[[ RECORD EXCERPTS, beginning ]]
$ cat src/hw/uart_tx.sv
`include "mmio_settings.svh"

module uart_tx import mmio_pkg::*; (
    input  logic  clk,
    input  logic  reset,
    input  logic  req_valid,
    input  logic  req_wen,
    input  data_t req_wdata,
    output logic  req_ready,
    output logic  resp_valid,
    output data_t resp_rdata,
    output logic  txd
);

    localparam int div_w = $clog2(`UART_CLKS_PER_BIT);

    uart_state_t      state;
    logic [div_w-1:0] div_cnt;
    logic [2:0]       bit_idx;
    uart_byte_t       shift;
    logic             busy;
    logic             bit_end;

    assign busy      = state != uart_idle;
    assign bit_end   = div_cnt == div_w'(`UART_CLKS_PER_BIT - 1);
    assign req_ready = !busy || !req_wen;  // status reads never stall

    always_ff @(posedge clk) begin
        resp_rdata <= data_t'(busy);
        if (req_valid && req_wen && !busy) shift <= req_wdata[7:0];
        else if (state == uart_data && bit_end) shift <= shift >> 1;
    end

    always_ff @(posedge clk) begin
        if (reset) begin
            state      <= uart_idle;
            div_cnt    <= '0;
            bit_idx    <= '0;
            txd        <= 1'b1;
            resp_valid <= 1'b0;
        end else begin
            resp_valid <= req_valid && req_ready;
            div_cnt    <= (state == uart_idle || bit_end) ? '0 : div_cnt + 1'b1;
            case (state)
                uart_idle: begin
                    txd <= 1'b1;
                    if (req_valid && req_wen) state <= uart_start;
                end
                uart_start: begin
                    txd <= 1'b0;
                    bit_idx <= '0;
                    if (bit_end) state <= uart_data;
                end
                uart_data: begin
                    txd <= shift[0];  // lsb first
                    if (bit_end) begin
                        bit_idx <= bit_idx + 1'b1;
                        if (bit_idx == 3'd7) state <= uart_stop;
                    end
                end
                default: begin
                    txd <= 1'b1;
                    if (bit_end) state <= uart_idle;
                end
            endcase
        end
    end

endmodule

$ cat src/hw/uart_rx.sv
`include "mmio_settings.svh"

module uart_rx import mmio_pkg::*; (
    input  logic       clk,
    input  logic       reset,
    input  logic       rxd,
    input  logic       req_valid,
    input  logic [3:0] req_addr,
    input  logic       req_wen,
    output logic       req_ready,
    output logic       resp_valid,
    output data_t      resp_rdata,
    output logic       uart_rx_pending
);

    localparam int div_w = $clog2(`UART_CLKS_PER_BIT);
    localparam int ptr_w = $clog2(`UART_RX_DEPTH);

    logic                     rxd_meta, rxd_sync;
    uart_state_t              state;
    logic [div_w-1:0]         div_cnt;
    logic [2:0]               bit_idx;
    uart_byte_t               shift;
    uart_byte_t               fifo [`UART_RX_DEPTH];
    logic [ptr_w-1:0]         wr_ptr, rd_ptr;
    logic [`UART_RX_CNT_W-1:0] count;
    logic                     half_end, bit_end, push, pop, full;

    assign half_end = div_cnt == div_w'(`UART_CLKS_PER_BIT / 2 - 1);
    assign bit_end  = div_cnt == div_w'(`UART_CLKS_PER_BIT - 1);
    assign full     = count == `UART_RX_CNT_W'(`UART_RX_DEPTH);
    assign push     = state == uart_stop && bit_end && rxd_sync && !full;  // full drops the byte
    assign pop      = req_valid && !req_wen && req_addr == 4'h0 && count != '0;

    assign req_ready       = 1'b1;
    assign uart_rx_pending = count != '0;

    always_ff @(posedge clk) begin
        if (push) fifo[wr_ptr] <= shift;
        if (state == uart_data && bit_end) shift <= {rxd_sync, shift[7:1]};
        case (req_addr)
            4'h0:    resp_rdata <= (count != '0) ? data_t'(fifo[rd_ptr]) : '0;
            4'h4:    resp_rdata <= data_t'(count);
            default: resp_rdata <= '0;
        endcase
    end

    always_ff @(posedge clk) begin
        if (reset) begin
            {rxd_meta, rxd_sync} <= 2'b11;
            state      <= uart_idle;
            div_cnt    <= '0;
            bit_idx    <= '0;
            wr_ptr     <= '0;
            rd_ptr     <= '0;
            count      <= '0;
            resp_valid <= 1'b0;
        end else begin
            {rxd_meta, rxd_sync} <= {rxd, rxd_meta};
            resp_valid <= req_valid;
            div_cnt    <= (state == uart_idle || bit_end) ? '0 : div_cnt + 1'b1;
            case (state)
                uart_idle:  if (!rxd_sync) state <= uart_start;
                uart_start: if (half_end) begin
                    div_cnt <= '0;  // realign to mid-bit
                    bit_idx <= '0;
                    state   <= rxd_sync ? uart_idle : uart_data;  // a glitch is not a start bit
                end
                uart_data: if (bit_end) begin
                    bit_idx <= bit_idx + 1'b1;
                    if (bit_idx == 3'd7) state <= uart_stop;
                end
                default: if (bit_end) state <= uart_idle;
            endcase
            if (push) wr_ptr <= wr_ptr + 1'b1;
            if (pop) rd_ptr <= rd_ptr + 1'b1;
            count <= count + `UART_RX_CNT_W'(push) - `UART_RX_CNT_W'(pop);
        end
    end

endmodule

$ cat src/hw/clint.sv
`include "mmio_settings.svh"

module clint import mmio_pkg::*; (
    input  logic       clk,
    input  logic       reset,
    input  logic       req_valid,
    input  logic [3:0] req_addr,
    input  logic       req_wen,
    input  data_t      req_wdata,
    input  mtime_t     mtime,
    output logic       req_ready,
    output logic       resp_valid,
    output data_t      resp_rdata,
    output mtime_t     mtimecmp,
    output logic       timer_irq
);

    logic wr_lo, wr_hi;

    assign req_ready = 1'b1;
    assign wr_lo     = req_valid && req_wen && req_addr == 4'h0;
    assign wr_hi     = req_valid && req_wen && req_addr == 4'h4;

    // mtime halves are read only
    always_ff @(posedge clk) begin
        case (req_addr)
            4'h0:    resp_rdata <= mtimecmp[31:0];
            4'h4:    resp_rdata <= mtimecmp[63:32];
            4'h8:    resp_rdata <= mtime[31:0];
            4'hc:    resp_rdata <= mtime[63:32];
            default: resp_rdata <= '0;
        endcase
    end

    always_ff @(posedge clk) begin
        if (reset) begin
            mtimecmp   <= '1;  // no interrupt until software sets it
            resp_valid <= 1'b0;
            timer_irq  <= 1'b0;
        end else begin
            resp_valid <= req_valid;
            timer_irq  <= mtime >= mtimecmp;
            if (wr_lo) mtimecmp[31:0] <= req_wdata;
            if (wr_hi) mtimecmp[63:32] <= req_wdata;
        end
    end

endmodule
[[ RECORD EXCERPTS, end ]]
#### [WORK REQUIRED]
Write out the lines above exactly, but only from the one containing "uart_data: if (bit_end) begin" through the last one.

#### [RESPONSE AREA]
                uart_data: if (bit_end) begin
                    bit_idx <= bit_idx + 1'b1;
                    if (bit_idx == 3'd7) state <= uart_stop;
                end
                default: if (bit_end) state <= uart_idle;
            endcase
            if (push) wr_ptr <= wr_ptr + 1'b1;
            if (pop) rd_ptr <= rd_ptr + 1'b1;
            count <= count + `UART_RX_CNT_W'(push) - `UART_RX_CNT_W'(pop);
        end
    end

endmodule

$ cat src/hw/clint.sv
`include "mmio_settings.svh"

module clint import mmio_pkg::*; (
    input  logic       clk,
    input  logic       reset,
    input  logic       req_valid,
    input  logic [3:0] req_addr,
    input  logic       req_wen,
    input  data_t      req_wdata,
    input  mtime_t     mtime,
    output logic       req_ready,
    output logic       resp_valid,
    output data_t      resp_rdata,
    output mtime_t     mtimecmp,
    output logic       timer_irq
);

    logic wr_lo, wr_hi;

    assign req_ready = 1'b1;
    assign wr_lo     = req_valid && req_wen && req_addr == 4'h0;
    assign wr_hi     = req_valid && req_wen && req_addr == 4'h4;

    // mtime halves are read only
    always_ff @(posedge clk) begin
        case (req_addr)
            4'h0:    resp_rdata <= mtimecmp[31:0];
            4'h4:    resp_rdata <= mtimecmp[63:32];
            4'h8:    resp_rdata <= mtime[31:0];
            4'hc:    resp_rdata <= mtime[63:32];
            default: resp_rdata <= '0;
        endcase
    end

    always_ff @(posedge clk) begin
        if (reset) begin
            mtimecmp   <= '1;  // no interrupt until software sets it
            resp_valid <= 1'b0;
            timer_irq  <= 1'b0;
        end else begin
            resp_valid <= req_valid;
            timer_irq  <= mtime >= mtimecmp;
            if (wr_lo) mtimecmp[31:0] <= req_wdata;
            if (wr_hi) mtimecmp[63:32] <= req_wdata;
        end
    end

endmodule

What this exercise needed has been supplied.